Ioan, please confirm which swift install did you use (yours or mine)
and if this file is different from mine, please send your
swift.properties.
Thanks,
Nika
On Sep 12, 2007, at 9:26 AM, Michael Wilde wrote:
> [Changing Subject: Re: 244 MolDyn run was successful! to start a
> new thread.]
>
> Ioan, Nika, when we last discussed this in various conversations, I
> think we were going to try two approaches:
>
> - Ioan was going to modify Falkon to recognize the stale-file-
> handle error, "down" the offending host, and re-queue the job,
> transparently to the client (Swift).
>
> - At the same time, we were discussing with Mihael adjustments to
> the Swift error retry throttling so that these errors would not
> cause th workflow to slow down so drastically. As I recall,
> Mihael's view was that the current throttle control parameters were
> sufficient to try this now. Unless we have evidence from tests that
> this is *not* the case, we should try this now, without waiting for
> any Falkon (or Swift) code changes. Nika, can you send to the list
> the throttling parameters that you are using?
>
> - Mike
>
>
> Veronika Nefedova wrote:
>> Hi, Ioan:
>> I am wondering what is happening with Falcon scheduler and whether
>> it can now avoid 'bad' nodes during the execution?
>> Thanks,
>> Nika
>> On Aug 27, 2007, at 12:30 PM, Ioan Raicu wrote:
>>> Hi,
>>> I will look at the Falkon scheduler to what I can do to either
>>> throttle or blacklist task dispatches to bad nodes.
>>>
>>> On a similar note, IMO, the heuristic in Karajan should be
>>> modified to take into account the task execution time of the
>>> failed or successful task, and not just the number of tasks.

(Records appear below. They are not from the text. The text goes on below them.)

==> config.mk <==
export PLATFORM = sky130hd
export DESIGN_NAME = decoder_pipe_flat
export DESIGN_NICKNAME = d
export VERILOG_FILES = /design/src/rtl/decoder_pipe_if.sv /design/src/rtl/decoder_pipe.sv /design/src/flat_wrapper.sv
export SDC_FILE = /design/constraint.sdc
export NUM_CORES = 1
export LEC_CHECK = 0
export CORE_AREA = 2 2 78 50
export CTS_CLUSTER_SIZE = 16
export DETAILED_ROUTE_END_ITERATION = 12
export DIE_AREA = 0 0 80 52
export DONT_BUFFER_PORTS = 1
export PLACE_DENSITY = 0.67
export SYNTH_ARGS = -nofsm -noshare
export SYNTH_HDL_FRONTEND = slang
export SYNTH_SLANG_ARGS = --single-unit
export TNS_END_PERCENT = 5
==> constraint.sdc <==
create_clock -name i_clk -period 1.4 [get_ports i_clk]
set_input_delay 0.28 -clock i_clk [delete_from_list [all_inputs] [get_ports i_clk]]
set_output_delay 0.28 -clock i_clk [all_outputs]
set_load 0.01 [all_outputs]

>>> This would ensure that Swift is not throttling task submission to
>>> Falkon when there are 1000s of successful tasks that take on the
>>> order of 100s of second to complete, yet there are also 1000s of
>>> failed tasks that are only 10 ms long. This is exactly the case
>>> with MolDyn, when we get a bad node in a bunch of 100s of nodes,
>>> which ends up throttling the number of active and running tasks
>>> to about 100, regardless of the number of processors Falkon has.
>>> I also think that when Swift runs in conjunction with Falkon, we
>>> should increase the number of retry attempts Swift is willing to
>>> make per task before giving up. Currently, it is set to 3, but a
>>> higher number of would be better, considering the low overhead of
>>> task submission Falkon has!
>>>
>>> I think the combination of these three changes (one from Falkon
>>> and another from Swift) should increase the probability of large
>>> workflows completing on a large number of resources!
>>>
>>> Ioan
>>>
>>> Veronika Nefedova wrote:
>>>> OK. I looked at the output and it looks like 14 molecules have
>>>> still failed. They all failed due to hardware problems -- I saw
>>>> nothing application-specific in applications logs, all very
>>>> consistent with staled NFS handle that Ioan reported seeing.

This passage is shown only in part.